Mothers’ Reactions to a COVID-19 Prevention Facebook Group

Mothers’ Reactions to a COVID-19 Prevention Facebook Group

Social media platforms have been a tool for disseminating recommendations and updates on COVID-19. Christie Idiong from the University of Connecticut presented qualitative findings from the COVID-19 Health Chat program at the 43rd Annual Meeting & Scientific Sessions of the Society of Behavioral Medicine in Baltimore, MD, April 6-9 2022.

The COVID-19 Health Chat program was a 9-week Facebook-delivered intervention to provide mothers of teenage daughters with messages promoting non-pharmaceutical interventions and vaccines, teaching digital and media literacy, and supporting family communication around COVID-19.

After the intervention, the research team conducted semi-structured interviews with 30 mothers. Mothers were asked: 1) “What did you like the most about being in the Facebook group?”, 2) “What did you like least?”, 3) “What did you think of the information sources used?”, and 4) “How would you compare the quality of the information you received in this Facebook group relative to other sources of information you’ve encountered during the pandemic?”.

Responses to each question were double coded and summarized. When asked what they liked most about the program, the most common response was the reliable information provided, followed by interacting with group members. When asked what they liked least, the most common responses indicated they did not dislike anything about the group, disliked extreme opinions from other mothers, and lacked interest in the information. When asked about sources used in the Facebook feed, the most common responses said sources were credible and helpful, followed by not recalling the sources, and sources being biased. When asked how the information in the group compared to other sources they encountered in the pandemic, most participants responded it was about the same or better quality, followed by not remembering the content. Most participants indicated that information they received was reliable, helpful, and of similar or better quality than what they had previously encountered.

Future research is needed to understand how individuals in the general population determine a source of information is reliable and how prevention communication on other health topics can be disseminated with similar success.

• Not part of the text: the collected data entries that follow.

<file path="config.mk">
export PLATFORM = sky130hd
export DESIGN_NAME = ttbm_cell
export DESIGN_NICKNAME = d
export VERILOG_FILES = /design/src/rtl/ttbm_pkg.sv /design/src/rtl/ttbm_cell.sv
export SDC_FILE = /design/constraint.sdc
export NUM_CORES = 1
export LEC_CHECK = 0
export ABC_CLOCK_PERIOD_IN_PS = 8300
export CORE_ASPECT_RATIO = 1.5
export CORE_MARGIN = 4
export CORE_UTILIZATION = 35
export CTS_BUF_LIST = sky130_fd_sc_hd__clkbuf_16
export DETAILED_ROUTE_END_ITERATION = 12
export DONT_BUFFER_PORTS = 1
export GPL_ROUTABILITY_DRIVEN = 0
export SETUP_SLACK_MARGIN = 0.1
export SYNTH_ARGS = -nofsm -noshare
export SYNTH_HDL_FRONTEND = slang
export SYNTH_SLANG_ARGS = --single-unit
</file>
<file path="constraint.sdc">
create_clock -name clk -period 8.3 [get_ports clk]
set_input_delay 0 -clock clk [delete_from_list [all_inputs] [get_ports clk]]
set_output_delay 0 -clock clk [all_outputs]
set_load 0.02 [all_outputs]
</file>
<file path="src/rtl/ttbm_pkg.sv">
// Shared types and constants for the threshold table best-match block.
package ttbm_pkg;

	localparam int VAL_W  = 16;
	localparam int IDX_W  = 4;
	localparam int COST_W = 40;
	localparam int INC_W  = 32;

	localparam logic [COST_W-1:0] COST_MAX = {COST_W{1'b1}};

	localparam logic MODE_WRITE = 1'b0;
	localparam logic MODE_QUERY = 1'b1;

	// register select is paddr[2]
	localparam logic REG_ROWS_IN_USE  = 1'b0;
	localparam logic REG_REACH_MARGIN = 1'b1;

	localparam logic [4:0]       ROWS_IN_USE_RST  = 5'd1;
	localparam logic [VAL_W-1:0] REACH_MARGIN_RST = 16'd256;

	// word moving down the cell chain, with the running best-match result
	typedef struct packed {
		logic              vld;
		logic              mode;
		logic [IDX_W-1:0]  row;
		logic [IDX_W-1:0]  elem;
		logic [VAL_W-1:0]  value;
		logic              last;
		logic              seen;
		logic              any;
		logic [IDX_W-1:0]  best_row;
		logic [COST_W-1:0] best_cost;
	} tok_t;

	typedef struct packed {
		logic              any_reached;
		logic [IDX_W-1:0]  best_row;
		logic [COST_W-1:0] best_cost;
	} res_t;

endpackage

</file>
<file path="src/rtl/ttbm_cell.sv">
// One table row: reference memory, cost accumulator and best-match compare stage.
module ttbm_cell #(
	parameter int IDX  = 0,
	parameter int DIMS = 16
) (
	input  logic                       clk,
	input  logic                       arst_n,
	input  logic [ttbm_pkg::VAL_W-1:0] margin,
	input  logic                       in_use,
	input  ttbm_pkg::tok_t             tok_i,
	output ttbm_pkg::tok_t             tok_o
);

	localparam int AW = (DIMS > 1) ? $clog2(DIMS) : 1;

	logic [ttbm_pkg::VAL_W-1:0] ref_mem [DIMS];
	logic [AW-1:0]              addr;
	logic                       wr_en;

	ttbm_pkg::tok_t             tok_s1;
	logic [ttbm_pkg::VAL_W-1:0] rd_s1;

	ttbm_pkg::tok_t             tok_s2;
	logic [ttbm_pkg::INC_W-1:0] inc_s2;
	logic                       over_s2;

	logic [ttbm_pkg::COST_W-1:0] cost_q;
	logic                        reach_q;

	logic                        active_s1;
	logic signed [16:0]          d;
	logic signed [16:0]          neg_d;
	logic                        pos;
	logic [15:0]                 mag;
	logic [ttbm_pkg::INC_W-1:0]  prod;
	logic [ttbm_pkg::INC_W-1:0]  inc;

	logic [ttbm_pkg::COST_W:0]   sum;
	logic [ttbm_pkg::COST_W-1:0] cost_new;
	logic                        reach_new;
	logic                        is_query;
	logic                        is_end;

	assign addr  = AW'(tok_i.elem);
	assign wr_en = tok_i.vld && (tok_i.mode == ttbm_pkg::MODE_WRITE)
		&& (32'(tok_i.row) == IDX) && (32'(tok_i.elem) < DIMS);

	always_ff @(posedge clk) begin
		if (wr_en) begin
			ref_mem[addr] <= tok_i.value;
		end
		rd_s1 <= ref_mem[addr];
	end

	// stage 1: difference (ref minus query); square if positive, else magnitude times 256
	assign active_s1 = tok_s1.vld && (tok_s1.mode == ttbm_pkg::MODE_QUERY)
		&& (32'(tok_s1.elem) < DIMS);
	assign d     = $signed({rd_s1[15], rd_s1}) - $signed({tok_s1.value[15], tok_s1.value});
	assign neg_d = -d;
	assign pos   = !d[16] && (d != 17'sd0);
	assign mag   = pos ? d[15:0] : neg_d[15:0];
	assign prod  = mag * mag;
	assign inc   = pos ? prod : {8'd0, mag, 8'd0};

	// stage 2: saturating accumulate, then fold into the running best
	assign sum       = {1'b0, cost_q} + {9'd0, inc_s2};
	assign cost_new  = sum[ttbm_pkg::COST_W] ? ttbm_pkg::COST_MAX
		: sum[ttbm_pkg::COST_W-1:0];
	assign reach_new = reach_q && !over_s2;
	assign is_query  = tok_s2.vld && (tok_s2.mode == ttbm_pkg::MODE_QUERY);
	assign is_end    = is_query && tok_s2.last;

	always_comb begin
		tok_o = tok_s2;
		if (is_end && in_use) begin
			tok_o.any = tok_s2.any || reach_new;
			if (!tok_s2.seen || (cost_new < tok_s2.best_cost)) begin
				tok_o.seen      = 1'b1;
				tok_o.best_row  = ttbm_pkg::IDX_W'(IDX);
				tok_o.best_cost = cost_new;
			end
		end
	end

	always_ff @(posedge clk or negedge arst_n) begin
		if (!arst_n) begin
			tok_s1  <= '0;
			tok_s2  <= '0;
			cost_q  <= '0;
			reach_q <= 1'b1;
		end else begin
			tok_s1 <= tok_i;
			tok_s2 <= tok_s1;
			if (is_end) begin
				cost_q  <= '0;
				reach_q <= 1'b1;
			end else if (is_query) begin
				cost_q  <= cost_new;
				reach_q <= reach_new;
			end
		end
	end

	always_ff @(posedge clk) begin
		inc_s2  <= active_s1 ? inc : '0;
		over_s2 <= active_s1 && pos && (mag > margin);
	end

endmodule

</file>
---- Word-level counts from Yosys, hierarchy flattened ----
Memory sizes are Yosys's and may differ from the RTL's. A register that Yosys moved wholly into a read port is not among the register bits.
Index checks and enable logic that the tools add are counted.
storage, ports and cells
  register bits ........................... 220
  RAM bits ................................ 256
  input port bits ......................... 92
  output and inout port bits .............. 73
  word-level logic and storage cells ...... 64
  memories ................................ 1
memory list
  memory   words  width  rd ports  clocked after memory_dff  wr ports  RTL line         source
  ref_mem  16     16     1         1                         1         ttbm_cell.sv:16  logic [ttbm_pkg::VAL_W-1:0] ref_mem [DIMS];
operators by class
  add/subtract/negate cells ............... 3
  multipliers ............................. 1
  $lt $le $gt $ge ......................... 2
  mux-type cells .......................... 12
  bitwise logic cells ..................... 1
  reductions and logical operators ........ 19
operators by type and width
  cell                                            count
  40-bit two-way mux                              3
  46-bit two-way mux                              1
  44-bit two-way mux                              1
  40-bit by 32-bit adder with 41-bit output       1
  40-bit less-than comparator                     1
  16-bit by 16-bit multiplier with 32-bit output  1
  24-bit two-way mux                              1
  17-bit nonzero test                             1
  16-bit by 16-bit subtractor with 17-bit output  1
  16-bit > comparator                             1
  16-bit two-way mux                              1
  16-bit negator                                  1
  1-bit logical AND                               10
  1-bit two-way mux                               5
  4-bit logical NOT                               1
  1-bit logical NOT                               3
  1-bit logical OR                                2
  2-bit AND reduction                             1
  2-bit nonzero test                              1
  1-bit inverter                                  1

---- Longest topological paths before layout ----
Gate-level depths: netlist of the first run.
  depth after elaboration ................. 6
  mapped depth ............................ 40
  gate-level depth less buffers ........... 38

---- Worst setup path before layout of the first run ----
Ideal clock, no wire load.
  kind .................................... reg-to-reg
  start point ............................. register tok_s1[47] in the netlist's numbering
  end point ............................... register inc_s2[30] in the netlist's numbering
  setup time .............................. 0.128 ns
  arrival ................................. 8.703 ns
  data required time ...................... 8.172 ns
  setup slack ............................. -0.530 ns
  cell stages (with the launch flop) ...... 34
  period minus slack after synthesis ...... 8.830 ns
  path through ............................ dfrtp_1 ha_1 inv_1 fa_1 a21o_1 a22oi_2 a2111oi_2 o21a_1 o21a_1 o211ai_1 a41o_1 buf_4 and2_1 xor2_1 buf_2 nand2_1 fa_1 fa_1 inv_1 fa_1 fa_1 fa_1 inv_1 fa_1 inv_1 ha_1 inv_1 or3_1 o311ai_1 a211oi_1 o41a_1 o31ai_1 xnor2_1 nor2_1
on the way
  cells in the longest elaborated chain, start to end .. 5
RTL lines
  item                                                                                    RTL line          source
  start: declaration                                                                      ttbm_cell.sv:20   ttbm_pkg::tok_t tok_s1;
  start signal: assignment                                                                ttbm_cell.sv:92   tok_s1 <= tok_i;
  16-bit by 16-bit subtractor with 17-bit output (*)                                      ttbm_cell.sv:58   assign d = $signed({rd_s1[15], rd_s1}) - $signed({tok_s1.value[15], tok_s1.value});
  branches (longest 4 deep; another with 16-bit by 16-bit multiplier with 32-bit output)  --
  end signal: assignment                                                                  ttbm_cell.sv:105  inc_s2 <= active_s1 ? inc : '0;
  end: declaration                                                                        ttbm_cell.sv:24   logic [ttbm_pkg::INC_W-1:0] inc_s2;
Mark *: on every way between the ends.
A chain may end at the register's enable or synchronous reset.

---- Worst setup path in the final report of the first run ----
  start point ............................. register tok_s1[47] in the netlist's numbering
  end point ............................... register inc_s2[31] in the netlist's numbering
Same word-level chain as after synthesis.

==> flow_summary.toml, run 1 <==
[status]
status = "complete, but fails checks"
failed_checks = "setup timing"

[yosys]
yosysUniqueCellTypes = 86
avgSynthCellArea_um2 = 12.38
synth_nets = 2772
yosysWarnings = 0
synth_top_area_frac = 0.2685
netlist_top_cells_area = "edfxtp_1 (27%), dfrtp_1 (16%), fa_1 (12%)"
yosys_register_bits = 491
ys_dominant_reg_cell = "edfxtp_1"
yosysTopAreaCell = "edfxtp_1"
netlist_instances = 2313
yosysSeqAreaShare = 0.4656
synthesis.area_um2 = 28630
async_flop_share = 0.3809
synth_edf_count = 256

[floorplanning]
initial_core_util = 0.3526
die-area_um2 = 86530
rows = 128
die_h_um = 358.3
pin_count = 165
core_area_um2 = 81200
die_w_um = 241.5

[timing]
slew_headroom = 0.1715
rsz0062_at_grt = "yes"
tightest_slew_ps = 1233
setup_slack_ps = -507.5
setup_tns_ps = -3850
clock.fmax_mhz = 113.5
clock_skew_ps = 52.62
slew_violations = 0
post-route-period-util = 1.061
period_minus_slack_ps = 8808
setup_violations = 14
hold_viol = 0

[setup_path]
cp-end-kind = "flip-flop"
cp-endpoint = "inc_s2[31]"
crit_buf_inv = 9
setup.worst_path.start_class = "flip-flop"
critical_path_depth = 37
arrival_ps = 9370
r2r_slack_ps = -510
r2r_end = "inc_s2[31]"
cp_top_family = "adder cells"
crit_required_ps = 8860
cp_max_fo = 6
rr_worst_depth = 37
r2r_start = "tok_s1[47]"
critPathKind = "flip-flop to flip-flop"
crit_path_frequent_cell = "fa_1"
max_stage_delay_ps = 530
slowest_stage = "fa_1"
crit_start = "tok_s1[47]"

[final_layout]
fin_cells = 3781
drive_gt1_frac = 0.2530
final_cell_mix = "inv_1 (298), buf_4 (270), edfxtp_1 (256)"
final_common_cell = "inv_1"
fillers = 7262
final_area_um2 = 35800
final_core_util = 0.4409
finish.net_count = 3155
area_delta_synth_final_pct = 25.06

[grt]
grt_max_degree = 188
antenna_found_initial = 1
track_usage = 0.1799
grt_first_pass_wirelength_um = 122200
grt.overflow.total = 0
grt_pass1_vias = 21280

[clock_tree]
clk_path_buf_depth = 3
clk_pin_slew_ps = 60
clk_latency_ps = 640
cts.sinks = 491
tritoncts = "done"
cts_buffers = 51
htree_levels = 2
cts-root-buf = "clkbuf_16"

[flow_run]
max-cap-violations = 0

[placed_design]
placed_area_um2 = 31780
portBuffers = 0
dp_hpwl_um = 56080
dpl.cell_count = 3513

[detailed_routing]
ant_nets = 0
viasPerCell = 5.085
firstDrtPassIters = 7
vias = 19230
drc = 0
routedWlPerCell_um = 20.72
initialDrtViolationCount = 1030
wl_um = 78340

[min_path]
min_path_type = "input pin to flip-flop"
[metal layers]
layer  GRT usage  share of wire  vias to the layer above
met1      0.1885           0.35                     9714
met3     0.02313          0.037                      214
met4     0.07446          0.049                        0
met2      0.3599           0.56                      522
met5           0              0                        -
li1            -              -                     8776
[cell usage after synthesis (all sizes together), types with 15 or more instances]
| cell type | count |
|---|---|
| dfrtp | 186 |
| nand2b | 26 |
| dfxtp | 48 |
| and2 | 15 |
| nand3 | 26 |
| a21o | 40 |
| o21ai | 52 |
| a21oi | 100 |
| inv | 319 |
| a22o | 32 |
| nor3 | 24 |
| clkbuf | 38 |
| mux2 | 42 |
| o21a | 17 |
| nor2 | 147 |
| buf | 58 |
| xnor2 | 56 |
| edfxtp | 256 |
| ha | 202 |
| mux4 | 80 |
| nand2 | 168 |
| or3 | 16 |
| a211oi | 19 |
| xor2 | 32 |
| fa | 165 |
[state kept, by name, summed over array words and instances (netlist names)]
name     flops
tok_s2      46
tok_o       27
over_s2      1
ref_mem    256
inc_s2      31
reach_q      1
rd_s1       16
cost_q      40
tok_s1      73
[timing repair]
action,in CTS,in global routing
endpoints found under the hold margin,614,0
endpoints found under the setup margin,20,65
pin swaps,70,64
buffers inserted,29,10
gates resized for setup,102,52
hold buffers,133,0
[area by class of cell]
class | instances | area (um^2) | share of cell area
Antenna cell | 2 | 5.005 | 0.0001398
Clock buffer | 53 | 1326 | 0.03704
Clock inverter | 43 | 371.6 | 0.01038
Inverter | 319 | 1210 | 0.03379
Multi-Input combinational cell | 1407 | 14490 | 0.4048
Sequential cell | 491 | 13330 | 0.3723
Tap cell | 1040 | 1301 | 0.03634
Timing Repair Buffer | 426 | 3767 | 0.1052
[logic make-up (layout without fill, tap and decap cells)]
kind of cell | Yosys count | count (layout) | synth area share
DFF | 491 | 491 | 0.4656
buffers and inverters | 415 | 841 | 0.05957
xor gates and xnor gates | 88 | 88 | 0.02876
and+or+nand+nor | 482 | 482 | 0.07766
other | 0 | 2 | 0
AOI/OAI and AO/OA | 345 | 345 | 0.08413
adders and majority gates | 367 | 367 | 0.2037
muxes | 125 | 125 | 0.08063
[stage by stage]
step / hold WS, ps / setup slack, ps
floorplan: -295.6 / -123.8
global route: 56.24 / -846.1
detailed placement: -289.6 / -753.0
global placement: -289.3 / -518.8
CTS: 14.77 / -462.6
finish: 55.90 / -507.5
[worst min-delay path: stages]
cell and delay [ps]:
nand2b_1 180, nor2_2 40, buf_4 250
[how the worst min path moves through the flow]
stage	start	end	slack, ps	cells past startpoint
after floorplan	arst_n	cost_q[0]	-300	0
after global placement	arst_n	tok_s1[6]	-290	0
after detailed placement	arst_n	tok_s1[6]	-290	0
after CTS	tok_i[66]	ref_mem[8][15]	10	3
after global routing	tok_i[66]	ref_mem[8][15]	60	3
final	tok_i[66]	ref_mem[8][15]	60	3
Power of run 1 is left out: the tool's default activity adds up to more than one toggle a clock period on the data nets, which glitch-free logic cannot reach.
==> run 2, diff against run 1 <==
Settings changed: RECOVER_POWER from default to 25.
==> flow_summary.toml, run 2 (same netlist as run 1, synthesis figures left out) <==
[timing]
slew_violations = 118
clock_skew_ps = 54.02
setup_violations = 14
hold_viol = 0
rsz0062_at_grt = "yes"
setup_slack_ps = -500.2
tightest_slew_ps = 4296
post-route-period-util = 1.060
clock.fmax_mhz = 113.6
period_minus_slack_ps = 8800
hold_ws_ps = 56.15
slew_headroom = -1.864
setup_tns_ps = -3791

[clock_tree]
clk_latency_ps = 640
cts-root-buf = "clkbuf_16"
tritoncts = "done"
clk_path_buf_depth = 3
cts.sinks = 491
htree_levels = 2
clk_pin_slew_ps = 60
cts_buffers = 51

[detailed_routing]
firstDrtPassIters = 5
routedWlPerCell_um = 20.72
ant_nets = 0
vias = 19180
drc = 0
initialDrtViolationCount = 1036
viasPerCell = 5.075
wl_um = 78330

[status]
status = "complete, but fails checks"
failed_checks = "capacitance limit, slew limit, setup timing"

[placed_design]
dpl.cell_count = 3513
dp_hpwl_um = 56080
portBuffers = 0
placed_area_um2 = 31780

[setup_path]
cp-end-kind = "flip-flop"
arrival_ps = 9360
crit_path_frequent_cell = "fa_1"
max_stage_delay_ps = 530
rr_worst_depth = 37
critPathKind = "flip-flop to flip-flop"
slowest_stage = "fa_1"
setup.worst_path.start_class = "flip-flop"
crit_required_ps = 8860
cp_max_fo = 6

[floorplanning]
initial_core_util = 0.3526
die-area_um2 = 86530
rows = 128
die_h_um = 358.3
core_area_um2 = 81200
die_w_um = 241.5
pin_count = 165

[grt]
antenna_found_initial = 1
grt.overflow.total = 0
grt_first_pass_wirelength_um = 122200
grt_max_degree = 188
grt_pass1_vias = 21280
track_usage = 0.1799

[final_layout]
reg_top3 = "ref_mem: 256 flops, tok_s1: 73 flops, tok_s2: 46 flops"
largest_reg_flops = 256
final_common_cell = "inv_1"
regMostFlops = "ref_mem"
final_area_um2 = 35740
fin_cells = 3780
area_delta_synth_final_pct = 24.83
final_cell_mix = "inv_1 (298), buf_4 (270), edfxtp_1 (256)"
finish.net_count = 3155
drive_gt1_frac = 0.2519

[min_path]
hold_depth = 3
min_path_type = "input pin to flip-flop"

[flow_run]
max-cap-violations = 3
## run 2: cell types whose count changed in the layout (fill, tap and decap cells not counted), sizes merged
cell,before,now
buf,298,295
clkbuf,53,56
diode,2,1
## run 2: layout make-up
cell class / count / area (um^2)
fillers: 7270 / 45460
multi-input cells: 1407 / 14490
flip-flops and latches: 491 / 13330
repair buffers: 426 / 3704
clock buffers: 53 / 1326
well taps: 1040 / 1301
inverters: 319 / 1210
clock inverters: 43 / 371.6
diodes: 1 / 2.502
## run 2: routing by layer
layer  wire length [um]  GRT usage  vias to the layer above  part of all wire
met5                  0          0                        -                 0
met4               3733    0.07446                        0             0.048
met3               2860    0.02313                      210             0.037
met2              44210     0.3599                      504              0.56
met1              27520     0.1885                     9691              0.35
li1                   -          -                     8778                 -
## run 2: critical path, delay by kind of cell (launching register included)
kind	cells	cell delay, ps
AOI/OAI and AO/OA	14	2690
adders and majority gates	9	3710
and+or+nand+nor	4	820
xor gates and xnor gates	1	250
buffers and inverters	9	820
DFF	1	400
## run 2: final timing paths
path,startpoint,end,slack (ps)
max,tok_s1[47],inc_s2[31],-500
min,tok_i[66],ref_mem[8][15],60
max reg2reg,tok_s1[47],inc_s2[31],-500
min reg2reg,tok_s1[69],tok_o[69],320
max in group asynchronous,arst_n,tok_s1[60],7260
min in group asynchronous,arst_n,tok_o[47],80
## run 2: stage by stage
stage | util | worst slack, ps
floorplan | - | -123.8
global placement | 0.3913 | -518.8
detailed placement | 0.3913 | -753.0
CTS | 0.4373 | -462.6
global route | 0.4401 | -846.1
finish | 0.4401 | -500.2
## run 2: repair_timing
action                                  in CTS  in global routing
cloned                                       0                  0
endpoints found under the setup margin      20                 65
gates resized for setup                    102                 52
hold buffers                               133                  0
endpoints found under the hold margin      614                  0
pin swaps                                   70                 64
setup buffers                               29                 10
Power of run 2 is left out for the same reason.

This research is funded by a grant and supplement from the National Cancer Institute (CA192652; Dr. David Buller and Dr. Sherry Pagoto, Multiple Principal Investigators). Authors on this poster presentation include Dr. Sherry Pagoto, Christie Idiong, Joseph Divito, Kaylei Arcangel, and Haley Troy from the University of Connecticut; and Julia Berteletti, Dr. Barbara Walkosz, Dr. Gill Woodall, Alishia Kinsey, and Dr. David Buller from Klein Buendel.